### Try it
Set the data down again, exactly as it appears below.

[Source records]
———

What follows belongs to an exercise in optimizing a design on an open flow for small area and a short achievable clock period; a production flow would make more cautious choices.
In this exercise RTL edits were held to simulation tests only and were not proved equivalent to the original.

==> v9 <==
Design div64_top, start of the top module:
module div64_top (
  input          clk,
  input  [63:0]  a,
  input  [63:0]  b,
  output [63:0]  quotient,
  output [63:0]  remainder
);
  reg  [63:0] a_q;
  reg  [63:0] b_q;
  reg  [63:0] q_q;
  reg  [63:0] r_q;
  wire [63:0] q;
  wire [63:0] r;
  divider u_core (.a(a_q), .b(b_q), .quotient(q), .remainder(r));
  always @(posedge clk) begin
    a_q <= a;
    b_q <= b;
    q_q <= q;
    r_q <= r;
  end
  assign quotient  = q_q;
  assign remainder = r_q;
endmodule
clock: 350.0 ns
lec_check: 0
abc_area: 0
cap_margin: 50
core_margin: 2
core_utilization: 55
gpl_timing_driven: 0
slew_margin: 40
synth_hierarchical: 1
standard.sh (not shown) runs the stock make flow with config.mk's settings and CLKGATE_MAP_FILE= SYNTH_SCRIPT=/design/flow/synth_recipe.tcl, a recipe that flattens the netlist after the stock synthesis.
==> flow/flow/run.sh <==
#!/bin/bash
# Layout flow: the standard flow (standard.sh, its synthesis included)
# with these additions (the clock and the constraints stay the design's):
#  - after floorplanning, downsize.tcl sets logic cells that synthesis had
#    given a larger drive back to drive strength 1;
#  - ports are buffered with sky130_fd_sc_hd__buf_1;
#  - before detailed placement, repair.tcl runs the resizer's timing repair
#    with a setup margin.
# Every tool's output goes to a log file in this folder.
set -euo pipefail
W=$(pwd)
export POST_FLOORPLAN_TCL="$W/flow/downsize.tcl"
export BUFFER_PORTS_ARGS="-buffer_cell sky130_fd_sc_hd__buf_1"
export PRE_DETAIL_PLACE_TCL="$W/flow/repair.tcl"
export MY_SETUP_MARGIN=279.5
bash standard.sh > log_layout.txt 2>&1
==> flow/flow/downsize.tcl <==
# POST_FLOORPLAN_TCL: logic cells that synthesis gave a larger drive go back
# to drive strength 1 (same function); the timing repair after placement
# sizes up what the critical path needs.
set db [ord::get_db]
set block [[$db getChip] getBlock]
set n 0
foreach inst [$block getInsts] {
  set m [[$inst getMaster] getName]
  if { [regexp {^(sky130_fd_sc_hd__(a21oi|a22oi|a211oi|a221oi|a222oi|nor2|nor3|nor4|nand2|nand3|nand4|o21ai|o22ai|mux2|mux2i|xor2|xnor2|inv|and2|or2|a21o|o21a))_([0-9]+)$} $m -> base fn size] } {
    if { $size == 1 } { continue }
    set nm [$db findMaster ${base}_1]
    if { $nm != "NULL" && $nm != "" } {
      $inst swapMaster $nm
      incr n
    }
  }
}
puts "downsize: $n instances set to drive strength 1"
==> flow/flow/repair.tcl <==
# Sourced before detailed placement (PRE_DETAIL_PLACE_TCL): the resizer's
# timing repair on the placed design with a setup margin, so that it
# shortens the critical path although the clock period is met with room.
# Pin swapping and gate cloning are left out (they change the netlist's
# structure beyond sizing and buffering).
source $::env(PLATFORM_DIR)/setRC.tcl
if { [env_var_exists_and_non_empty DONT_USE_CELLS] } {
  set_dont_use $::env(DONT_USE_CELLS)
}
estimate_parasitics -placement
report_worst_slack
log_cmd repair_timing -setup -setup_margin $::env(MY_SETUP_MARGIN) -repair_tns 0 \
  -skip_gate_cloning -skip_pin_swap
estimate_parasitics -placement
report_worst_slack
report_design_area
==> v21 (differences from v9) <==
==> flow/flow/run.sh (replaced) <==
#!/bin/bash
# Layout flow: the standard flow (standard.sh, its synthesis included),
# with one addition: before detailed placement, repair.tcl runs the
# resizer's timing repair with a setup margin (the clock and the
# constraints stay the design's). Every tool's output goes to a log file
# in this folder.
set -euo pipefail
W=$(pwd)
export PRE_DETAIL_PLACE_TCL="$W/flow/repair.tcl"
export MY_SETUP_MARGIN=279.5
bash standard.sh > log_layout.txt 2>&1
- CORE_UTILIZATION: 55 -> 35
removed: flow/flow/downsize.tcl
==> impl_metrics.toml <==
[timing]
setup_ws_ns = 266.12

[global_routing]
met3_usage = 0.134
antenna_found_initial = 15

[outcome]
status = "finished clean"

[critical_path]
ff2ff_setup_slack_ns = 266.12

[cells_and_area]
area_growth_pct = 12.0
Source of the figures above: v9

———

### Your solution
What follows belongs to an exercise in optimizing a design on an open flow for small area and a short achievable clock period; a production flow would make more cautious choices.
In this exercise RTL edits were held to simulation tests only and were not proved equivalent to the original.

==> v9 <==
Design div64_top, start of the top module:
module div64_top (
  input          clk,
  input  [63:0]  a,
  input  [63:0]  b,
  output [63:0]  quotient,
  output [63:0]  remainder
);
  reg  [63:0] a_q;
  reg  [63:0] b_q;
  reg  [63:0] q_q;
  reg  [63:0] r_q;
  wire [63:0] q;
  wire [63:0] r;
  divider u_core (.a(a_q), .b(b_q), .quotient(q), .remainder(r));
  always @(posedge clk) begin
    a_q <= a;
    b_q <= b;
    q_q <= q;
    r_q <= r;
  end
  assign quotient  = q_q;
  assign remainder = r_q;
endmodule
clock: 350.0 ns
lec_check: 0
abc_area: 0
cap_margin: 50
core_margin: 2
core_utilization: 55
gpl_timing_driven: 0
slew_margin: 40
synth_hierarchical: 1
standard.sh (not shown) runs the stock make flow with config.mk's settings and CLKGATE_MAP_FILE= SYNTH_SCRIPT=/design/flow/synth_recipe.tcl, a recipe that flattens the netlist after the stock synthesis.
==> flow/flow/run.sh <==
#!/bin/bash
# Layout flow: the standard flow (standard.sh, its synthesis included)
# with these additions (the clock and the constraints stay the design's):
#  - after floorplanning, downsize.tcl sets logic cells that synthesis had
#    given a larger drive back to drive strength 1;
#  - ports are buffered with sky130_fd_sc_hd__buf_1;
#  - before detailed placement, repair.tcl runs the resizer's timing repair
#    with a setup margin.
# Every tool's output goes to a log file in this folder.
set -euo pipefail
W=$(pwd)
export POST_FLOORPLAN_TCL="$W/flow/downsize.tcl"
export BUFFER_PORTS_ARGS="-buffer_cell sky130_fd_sc_hd__buf_1"
export PRE_DETAIL_PLACE_TCL="$W/flow/repair.tcl"
export MY_SETUP_MARGIN=279.5
bash standard.sh > log_layout.txt 2>&1
==> flow/flow/downsize.tcl <==
# POST_FLOORPLAN_TCL: logic cells that synthesis gave a larger drive go back
# to drive strength 1 (same function); the timing repair after placement
# sizes up what the critical path needs.
set db [ord::get_db]
set block [[$db getChip] getBlock]
set n 0
foreach inst [$block getInsts] {
  set m [[$inst getMaster] getName]
  if { [regexp {^(sky130_fd_sc_hd__(a21oi|a22oi|a211oi|a221oi|a222oi|nor2|nor3|nor4|nand2|nand3|nand4|o21ai|o22ai|mux2|mux2i|xor2|xnor2|inv|and2|or2|a21o|o21a))_([0-9]+)$} $m -> base fn size] } {
    if { $size == 1 } { continue }
    set nm [$db findMaster ${base}_1]
    if { $nm != "NULL" && $nm != "" } {
      $inst swapMaster $nm
      incr n
    }
  }
}
puts "downsize: $n instances set to drive strength 1"
==> flow/flow/repair.tcl <==
# Sourced before detailed placement (PRE_DETAIL_PLACE_TCL): the resizer's
# timing repair on the placed design with a setup margin, so that it
# shortens the critical path although the clock period is met with room.
# Pin swapping and gate cloning are left out (they change the netlist's
# structure beyond sizing and buffering).
source $::env(PLATFORM_DIR)/setRC.tcl
if { [env_var_exists_and_non_empty DONT_USE_CELLS] } {
  set_dont_use $::env(DONT_USE_CELLS)
}
estimate_parasitics -placement
report_worst_slack
log_cmd repair_timing -setup -setup_margin $::env(MY_SETUP_MARGIN) -repair_tns 0 \
  -skip_gate_cloning -skip_pin_swap
estimate_parasitics -placement
report_worst_slack
report_design_area
==> v21 (differences from v9) <==
==> flow/flow/run.sh (replaced) <==
#!/bin/bash
# Layout flow: the standard flow (standard.sh, its synthesis included),
# with one addition: before detailed placement, repair.tcl runs the
# resizer's timing repair with a setup margin (the clock and the
# constraints stay the design's). Every tool's output goes to a log file
# in this folder.
set -euo pipefail
W=$(pwd)
export PRE_DETAIL_PLACE_TCL="$W/flow/repair.tcl"
export MY_SETUP_MARGIN=279.5
bash standard.sh > log_layout.txt 2>&1
- CORE_UTILIZATION: 55 -> 35
removed: flow/flow/downsize.tcl
==> impl_metrics.toml <==
[timing]
setup_ws_ns = 266.12

[global_routing]
met3_usage = 0.134
antenna_found_initial = 15

[outcome]
status = "finished clean"

[critical_path]
ff2ff_setup_slack_ns = 266.12

[cells_and_area]
area_growth_pct = 12.0
Source of the figures above: v9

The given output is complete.